--- Exercise data Enclosed Below ---
Context: an optimization exercise on an open-source flow, tuned for small area, a short achievable clock period and few clock cycles. The choices shown serve that exercise and are no tape-out recipe.
Where RTL was checked, it was by simulation tests only, not by an equivalence proof against the original.

==> run a: inputs <==
==> flow/design.v (excerpt) <==
module dwconv_top (
  input  logic                  clk,
  input  logic                  rstn,
  input  logic                  in_req,
  input  dwconv_pkg::window_t   in_data,
  output logic                  in_ack,
  output logic                  out_req,
  output dwconv_pkg::out_word_t out_data,
  input  logic                  out_ack
);
==> module requant_relu, before the edit <==
module requant_relu #(
  parameter int W = 16
) (
  input  logic signed [W-1:0] s,
  output logic [6:0]          q
);
  logic neg;
  logic sat;
  assign neg = s[W-1];
  assign sat = (|s[W-2:11]) || (s[10] && s[9] && (|s[8:4]));
  assign q[6:5] = {2{!neg}} & ({2{sat}} | s[10:9]);
  assign q[4:0] = {5{!neg && !sat}} & s[8:4];
endmodule
Settings: LEC_CHECK=0, CAP_MARGIN=20, CORE_MARGIN=2, CORE_UTILIZATION=75, CTS_CLUSTER_DIAMETER=80, CTS_CLUSTER_SIZE=30, SETUP_SLACK_MARGIN=3.2, SLEW_MARGIN=20, SYNTH_HIERARCHICAL=1, SYNTH_MINIMUM_KEEP_SIZE=0; clock period 6.0 ns.
standard.sh (not shown) runs the stock make flow with config.mk's settings and CLKGATE_MAP_FILE= SYNTH_SCRIPT=/design/flow/synth_recipe.tcl, a recipe that flattens the netlist after the stock synthesis.
==> flow/flow/run.sh <==
#!/bin/bash
# Standard layout (the standard.sh, standard synthesis included), except
# that the input and output port buffers are plain sky130_fd_sc_hd__buf_1
# cells rather than the delay cell that buffer_ports picks by default.
# Every port still gets its own buffer; the resizer may still upsize them.
set -e
export BUFFER_PORTS_ARGS="-buffer_cell sky130_fd_sc_hd__buf_1"
bash standard.sh > standard.log 2>&1
==> run b: changes against run a <==
--- a/flow/config.mk
+++ b/flow/config.mk
@@ -5,11 +5,11 @@
 export SDC_FILE = /design/flow/constraint.sdc
 export NUM_CORES = 4
 export LEC_CHECK = 0
 export CAP_MARGIN = 20
 export CORE_MARGIN = 2
-export CORE_UTILIZATION = 75
+export CORE_UTILIZATION = 60
 export CTS_CLUSTER_DIAMETER = 80
 export CTS_CLUSTER_SIZE = 30
 export SETUP_SLACK_MARGIN = 3.2
 export SLEW_MARGIN = 20
 export SYNTH_HIERARCHICAL = 1
==> run c: changes against run a <==
--- a/flow/design.v
+++ b/flow/design.v
@@ -5455,16 +5455,21 @@
   parameter int W = 16
 ) (
   input  logic signed [W-1:0] s,
   output logic [6:0]          q
 );
-  logic neg;
   logic sat;
-  assign neg = s[W-1];
   assign sat = (|s[W-2:11]) || (s[10] && s[9] && (|s[8:4]));
-  assign q[6:5] = {2{!neg}} & ({2{sat}} | s[10:9]);
-  assign q[4:0] = {5{!neg && !sat}} & s[8:4];
+  always_comb begin
+    if (s[W-1]) begin
+      q = '0;
+    end else if (sat) begin
+      q = 7'(96);
+    end else begin
+      q = s[10:4];
+    end
+  end
 endmodule
 `default_nettype wire
 `timescale 1ns/10ps
 `default_nettype none
 module result_fifo (
--- a/flow/config.mk
+++ b/flow/config.mk
@@ -5,11 +5,11 @@
 export SDC_FILE = /design/flow/constraint.sdc
 export NUM_CORES = 4
 export LEC_CHECK = 0
 export CAP_MARGIN = 20
 export CORE_MARGIN = 2
-export CORE_UTILIZATION = 75
+export CORE_UTILIZATION = 60
 export CTS_CLUSTER_DIAMETER = 80
 export CTS_CLUSTER_SIZE = 30
 export SETUP_SLACK_MARGIN = 3.2
 export SLEW_MARGIN = 20
 export SYNTH_HIERARCHICAL = 1
==> run d: changes against run a <==
--- a/flow/design.v
+++ b/flow/design.v
@@ -895,12 +895,16 @@
   end
   logic [15:0] rx, ry;
   logic signed [15:0] s;
   assign rx = {1'b1, cs_n454, cs_n452, cs_n450, cs_n448, cs_n446, cs_n444, ~cs_n442, cs_n440, cs_n438, cs_n436, cs_n434, 1'b0, 1'b0, 1'b0, 1'b0};
   assign ry = {cs_n456, cs_n455, cs_n453, cs_n451, cs_n449, cs_n447, cs_n445, cs_n443, cs_n441, ~cs_n439, cs_n437, cs_n435, 1'b0, 1'b0, 1'b0, 1'b0};
-  assign s = rx + ry;
-  requant_relu #(.W(16)) u_rq (.s(s), .q(q));
+  logic [7:0] lo;
+  logic [4:0] h0, h1;
+  assign lo = {1'b0, rx[10:4]} + {1'b0, ry[10:4]};
+  assign h0 = rx[15:11] + ry[15:11];
+  assign h1 = rx[15:11] + ry[15:11] + 5'd1;
+  requant_relu_cs #(.WH(5)) u_rq (.lo(lo), .h0(h0), .h1(h1), .q(q));
 endmodule
 module channel_mac1 (
   input  logic        clk,
   input  logic [71:0] win,
   output logic [6:0]  q
@@ -1528,12 +1532,16 @@
   end
   logic [15:0] rx, ry;
   logic signed [15:0] s;
   assign rx = {1'b1, ~cs_n332, ~cs_n330, cs_n328, cs_n326, ~cs_n324, cs_n322, cs_n320, ~cs_n318, cs_n316, ~cs_n314, cs_n312, 1'b0, 1'b0, 1'b0, 1'b0};
   assign ry = {1'b0, ~cs_n333, ~cs_n331, cs_n329, cs_n327, cs_n325, ~cs_n323, cs_n321, cs_n319, ~cs_n317, cs_n315, cs_n313, 1'b0, 1'b0, 1'b0, 1'b0};
-  assign s = rx + ry;
-  requant_relu #(.W(16)) u_rq (.s(s), .q(q));
+  logic [7:0] lo;
+  logic [4:0] h0, h1;
+  assign lo = {1'b0, rx[10:4]} + {1'b0, ry[10:4]};
+  assign h0 = rx[15:11] + ry[15:11];
+  assign h1 = rx[15:11] + ry[15:11] + 5'd1;
+  requant_relu_cs #(.WH(5)) u_rq (.lo(lo), .h0(h0), .h1(h1), .q(q));
 endmodule
 module channel_mac2 (
   input  logic        clk,
   input  logic [71:0] win,
   output logic [6:0]  q
@@ -2095,12 +2103,16 @@
   end
   logic [14:0] rx, ry;
   logic signed [14:0] s;
   assign rx = {1'b1, ~cs_n299, cs_n297, cs_n295, ~cs_n293, cs_n291, cs_n289, cs_n287, cs_n285, cs_n283, cs_n281, 1'b0, 1'b0, 1'b0, 1'b0};
   assign ry = {1'b0, cs_n300, cs_n298, cs_n296, cs_n294, ~cs_n292, cs_n290, cs_n288, cs_n286, cs_n284, cs_n282, 1'b0, 1'b0, 1'b0, 1'b0};
-  assign s = rx + ry;
-  requant_relu #(.W(15)) u_rq (.s(s), .q(q));
+  logic [7:0] lo;
+  logic [3:0] h0, h1;
+  assign lo = {1'b0, rx[10:4]} + {1'b0, ry[10:4]};
+  assign h0 = rx[14:11] + ry[14:11];
+  assign h1 = rx[14:11] + ry[14:11] + 4'd1;
+  requant_relu_cs #(.WH(4)) u_rq (.lo(lo), .h0(h0), .h1(h1), .q(q));
 endmodule
 module channel_mac3 (
   input  logic        clk,
   input  logic [71:0] win,
   output logic [6:0]  q
@@ -2706,12 +2718,16 @@
   end
   logic [15:0] rx, ry;
   logic signed [15:0] s;
   assign rx = {1'b1, ~cs_n320, cs_n318, cs_n316, cs_n314, cs_n312, ~cs_n310, cs_n308, ~cs_n306, cs_n304, cs_n302, cs_n300, 1'b0, 1'b0, 1'b0, 1'b0};
   assign ry = {1'b0, ~cs_n321, ~cs_n319, cs_n317, cs_n315, cs_n313, cs_n311, ~cs_n309, cs_n307, ~cs_n305, cs_n303, cs_n301, 1'b0, 1'b0, 1'b0, 1'b0};
-  assign s = rx + ry;
-  requant_relu #(.W(16)) u_rq (.s(s), .q(q));
+  logic [7:0] lo;
+  logic [4:0] h0, h1;
+  assign lo = {1'b0, rx[10:4]} + {1'b0, ry[10:4]};
+  assign h0 = rx[15:11] + ry[15:11];
+  assign h1 = rx[15:11] + ry[15:11] + 5'd1;
+  requant_relu_cs #(.WH(5)) u_rq (.lo(lo), .h0(h0), .h1(h1), .q(q));
 endmodule
 module channel_mac4 (
   input  logic        clk,
   input  logic [71:0] win,
   output logic [6:0]  q
@@ -3229,12 +3245,16 @@
   end
   logic [13:0] rx, ry;
   logic signed [13:0] s;
   assign rx = {~cs_n271, cs_n269, cs_n267, cs_n265, ~cs_n263, ~cs_n261, ~cs_n259, cs_n257, ~cs_n255, cs_n253, 1'b0, 1'b0, 1'b0, 1'b0};
   assign ry = {cs_n272, cs_n270, cs_n268, cs_n266, cs_n264, ~cs_n262, ~cs_n260, ~cs_n258, cs_n256, ~cs_n254, 1'b0, 1'b0, 1'b0, 1'b0};
-  assign s = rx + ry;
-  requant_relu #(.W(14)) u_rq (.s(s), .q(q));
+  logic [7:0] lo;
+  logic [2:0] h0, h1;
+  assign lo = {1'b0, rx[10:4]} + {1'b0, ry[10:4]};
+  assign h0 = rx[13:11] + ry[13:11];
+  assign h1 = rx[13:11] + ry[13:11] + 3'd1;
+  requant_relu_cs #(.WH(3)) u_rq (.lo(lo), .h0(h0), .h1(h1), .q(q));
 endmodule
 module channel_mac5 (
   input  logic        clk,
   input  logic [71:0] win,
   output logic [6:0]  q
@@ -3958,12 +3978,16 @@
   end
   logic [15:0] rx, ry;
   logic signed [15:0] s;
   assign rx = {~cs_n389, cs_n387, cs_n385, cs_n383, ~cs_n381, cs_n379, ~cs_n377, cs_n375, ~cs_n373, cs_n371, cs_n369, cs_n367, 1'b0, 1'b0, 1'b0, 1'b0};
   assign ry = {cs_n390, cs_n388, cs_n386, cs_n384, cs_n382, ~cs_n380, cs_n378, ~cs_n376, cs_n374, cs_n372, cs_n370, cs_n368, 1'b0, 1'b0, 1'b0, 1'b0};
-  assign s = rx + ry;
-  requant_relu #(.W(16)) u_rq (.s(s), .q(q));
+  logic [7:0] lo;
+  logic [4:0] h0, h1;
+  assign lo = {1'b0, rx[10:4]} + {1'b0, ry[10:4]};
+  assign h0 = rx[15:11] + ry[15:11];
+  assign h1 = rx[15:11] + ry[15:11] + 5'd1;
+  requant_relu_cs #(.WH(5)) u_rq (.lo(lo), .h0(h0), .h1(h1), .q(q));
 endmodule
 module channel_mac6 (
   input  logic        clk,
   input  logic [71:0] win,
   output logic [6:0]  q
@@ -4769,12 +4793,16 @@
   end
   logic [15:0] rx, ry;
   logic signed [15:0] s;
   assign rx = {cs_n437, cs_n435, cs_n433, cs_n431, cs_n429, ~cs_n427, cs_n425, cs_n423, ~cs_n421, cs_n419, ~cs_n417, cs_n415, 1'b0, 1'b0, 1'b0, 1'b0};
   assign ry = {cs_n438, cs_n436, cs_n434, cs_n432, cs_n430, cs_n428, ~cs_n426, cs_n424, cs_n422, ~cs_n420, cs_n418, ~cs_n416, 1'b0, 1'b0, 1'b0, 1'b0};
-  assign s = rx + ry;
-  requant_relu #(.W(16)) u_rq (.s(s), .q(q));
+  logic [7:0] lo;
+  logic [4:0] h0, h1;
+  assign lo = {1'b0, rx[10:4]} + {1'b0, ry[10:4]};
+  assign h0 = rx[15:11] + ry[15:11];
+  assign h1 = rx[15:11] + ry[15:11] + 5'd1;
+  requant_relu_cs #(.WH(5)) u_rq (.lo(lo), .h0(h0), .h1(h1), .q(q));
 endmodule
 module channel_mac7 (
   input  logic        clk,
   input  logic [71:0] win,
   output logic [6:0]  q
@@ -5424,12 +5452,16 @@
   end
   logic [15:0] rx, ry;
   logic signed [15:0] s;
   assign rx = {1'b1, cs_n346, cs_n344, cs_n342, cs_n340, cs_n338, cs_n336, ~cs_n334, ~cs_n332, cs_n330, cs_n328, cs_n326, 1'b0, 1'b0, 1'b0, 1'b0};
   assign ry = {cs_n348, cs_n347, cs_n345, cs_n343, cs_n341, cs_n339, cs_n337, cs_n335, ~cs_n333, ~cs_n331, cs_n329, cs_n327, 1'b0, 1'b0, 1'b0, 1'b0};
-  assign s = rx + ry;
-  requant_relu #(.W(16)) u_rq (.s(s), .q(q));
+  logic [7:0] lo;
+  logic [4:0] h0, h1;
+  assign lo = {1'b0, rx[10:4]} + {1'b0, ry[10:4]};
+  assign h0 = rx[15:11] + ry[15:11];
+  assign h1 = rx[15:11] + ry[15:11] + 5'd1;
+  requant_relu_cs #(.WH(5)) u_rq (.lo(lo), .h0(h0), .h1(h1), .q(q));
 endmodule
 module dw_fa (
   input  logic a,
   input  logic b,
   input  logic c,
@@ -5463,10 +5495,29 @@
   assign sat = (|s[W-2:11]) || (s[10] && s[9] && (|s[8:4]));
   assign q[6:5] = {2{!neg}} & ({2{sat}} | s[10:9]);
   assign q[4:0] = {5{!neg && !sat}} & s[8:4];
 endmodule
 `default_nettype wire
+`default_nettype none
+module requant_relu_cs #(
+  parameter int WH = 5
+) (
+  input  logic [7:0]    lo,
+  input  logic [WH-1:0] h0,
+  input  logic [WH-1:0] h1,
+  output logic [6:0]    q
+);
+  logic neg;
+  logic hi;
+  logic sat;
+  assign neg = lo[7] ? h1[WH-1] : h0[WH-1];
+  assign hi  = lo[7] ? (|h1[WH-2:0]) : (|h0[WH-2:0]);
+  assign sat = hi || (lo[6] && lo[5] && (|lo[4:0]));
+  assign q[6:5] = {2{!neg}} & ({2{sat}} | lo[6:5]);
+  assign q[4:0] = {5{!neg && !sat}} & lo[4:0];
+endmodule
+`default_nettype wire
 `timescale 1ns/10ps
 `default_nettype none
 module result_fifo (
   input  logic                  clk,
   input  logic                  load,
--- a/flow/config.mk
+++ b/flow/config.mk
@@ -5,11 +5,11 @@
 export SDC_FILE = /design/flow/constraint.sdc
 export NUM_CORES = 4
 export LEC_CHECK = 0
 export CAP_MARGIN = 20
 export CORE_MARGIN = 2
-export CORE_UTILIZATION = 75
+export CORE_UTILIZATION = 60
 export CTS_CLUSTER_DIAMETER = 80
 export CTS_CLUSTER_SIZE = 30
 export SETUP_SLACK_MARGIN = 3.2
 export SLEW_MARGIN = 20
 export SYNTH_HIERARCHICAL = 1
==> qor summary <==
|  | run b | run d | run a | run c |
|---|---|---|---|---|
| Cell depth of the worst setup path | 8 | 5 | 9 | 9 |
| Startpoint type of the worst setup path | flop | input port | flop | flop |
| Sequential cell area share | 0.306 | 0.307 | 0.308 | 0.306 |
| Met1 track demand over resource | 0.335 | 0.335 | 0.448 | 0.337 |
| R2r worst-path depth | 8 | 6 | 9 | 9 |
| Number of diodes | 28 | 10 | 40 | 28 |
| Post-route clock period utilization | 0.455 | 0.454 | 0.536 | 0.470 |
| Hold path startpoint | u_mac6.s1_n326 | u_mac5.s1_n284 | u_mac6.s1_n326 | u_mac3.s1_n233 |
| Worst-path maximum fanout | 5 | 3 | 5 | 5 |
| Clock tree cell share of total cell area | 0.0272 | 0.0296 | 0.0215 | 0.0279 |
| Routed vias | 22700 | 22200 | 25100 | 22800 |
| Die footprint | 0.0722 mm^2 | 0.0721 mm^2 | 0.0580 mm^2 | 0.0722 mm^2 |
| TritonCTS Buffers | 37 | 38 | 30 | 37 |
| Result of the run | timing/DRC/antenna clean | timing/DRC/antenna clean | timing/DRC/antenna clean | timing/DRC/antenna clean |
| Fraction of area in multi-input gates | 0.553 | 0.553 | 0.559 | 0.552 |
| Area grow syn2layout | 12.1% | 12.0% | 11.4% | 12.3% |
| Post-route worst hold slack | 0.338 ns | 0.336 ns | 0.345 ns | 0.337 ns |
| Number of antenna violations at the first check in global routing | 42 | 8 | 51 | 54 |
| Worst setup path endpoint | u_out.q[44] | u_mac6.s1_n279 | u_out.q[3] | u_out.q[4] |
| Origin of the worst setup path | u_mac6.cs_n430 | in_data[432] | u_mac0.cs_n442 | u_mac0.cs_n435 |
| Final estimated routing congestion in global placement | 0.955 | 0.966 | 0.947 | 0.969 |
| Post-route met1 wirelength | 35.0 mm | 34.2 mm | 36.2 mm | 35.6 mm |
Testbench counts of run a, summed over its fixed seeds: cycles 12,800.
Testbench counts of run b, summed over its fixed seeds: cycles 12,800.
The RTL of run c and run d was laid out without a check of its function.

re-timing with driven ports:
The results above use ideal ports. As a check the final layouts listed here were re-extracted and re-timed, cells and wires unchanged. Step 1 (the two cells are an assumption about what drives the block):
set clk [get_ports {clk}]
set_driving_cell -lib_cell sky130_fd_sc_hd__clkbuf_16 $clk
set_driving_cell -lib_cell sky130_fd_sc_hd__buf_2 [delete_from_list [all_inputs] $clk]
Step 2 times the ports against the registers' clock, not the clock port: input delays grow and output delays shrink by t, the midpoint of the rising clock arrivals with the driver on. a / b / c = no drivers / after step 1 / after step 2; a / b = the first two.
| run | t, ns | setup WS [ns] | worst register clock-pin slew, ns | worst data-port slew with drivers (ns) |
|---|---|---|---|---|
| run a | 0.691 | 2.784 / 2.784 / 2.596 | 0.12 / 0.12 | 0.20 |
| run b | 0.641 | 3.271 / 3.271 / 2.689 | 0.11 / 0.11 | 0.17 |
| run c | 0.660 | 3.180 / 3.180 / 2.647 | 0.11 / 0.11 | 0.16 |
| run d | 0.649 | 3.273 / 3.295 / 2.646 | 0.11 / 0.11 | 0.11 |
After both steps every run listed still meets setup and hold. The setup slack of run d, which loses most, moves by +0.022 ns with the drivers and by -0.627 ns with both steps.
--- End of Enclosed Exercise data ---
What needs to be done:
The listing above holds a line with "0.0215 | 0.0279 |" and a line with "set_driving_cell -lib_cell sky130_fd_sc_hd__clkbuf_16". Print the stretch from the first through the second, exactly and alone.

Solution to the exercise:
| Clock tree cell share of total cell area | 0.0272 | 0.0296 | 0.0215 | 0.0279 |
| Routed vias | 22700 | 22200 | 25100 | 22800 |
| Die footprint | 0.0722 mm^2 | 0.0721 mm^2 | 0.0580 mm^2 | 0.0722 mm^2 |
| TritonCTS Buffers | 37 | 38 | 30 | 37 |
| Result of the run | timing/DRC/antenna clean | timing/DRC/antenna clean | timing/DRC/antenna clean | timing/DRC/antenna clean |
| Fraction of area in multi-input gates | 0.553 | 0.553 | 0.559 | 0.552 |
| Area grow syn2layout | 12.1% | 12.0% | 11.4% | 12.3% |
| Post-route worst hold slack | 0.338 ns | 0.336 ns | 0.345 ns | 0.337 ns |
| Number of antenna violations at the first check in global routing | 42 | 8 | 51 | 54 |
| Worst setup path endpoint | u_out.q[44] | u_mac6.s1_n279 | u_out.q[3] | u_out.q[4] |
| Origin of the worst setup path | u_mac6.cs_n430 | in_data[432] | u_mac0.cs_n442 | u_mac0.cs_n435 |
| Final estimated routing congestion in global placement | 0.955 | 0.966 | 0.947 | 0.969 |
| Post-route met1 wirelength | 35.0 mm | 34.2 mm | 36.2 mm | 35.6 mm |
Testbench counts of run a, summed over its fixed seeds: cycles 12,800.
Testbench counts of run b, summed over its fixed seeds: cycles 12,800.
The RTL of run c and run d was laid out without a check of its function.

re-timing with driven ports:
The results above use ideal ports. As a check the final layouts listed here were re-extracted and re-timed, cells and wires unchanged. Step 1 (the two cells are an assumption about what drives the block):
set clk [get_ports {clk}]
set_driving_cell -lib_cell sky130_fd_sc_hd__clkbuf_16 $clk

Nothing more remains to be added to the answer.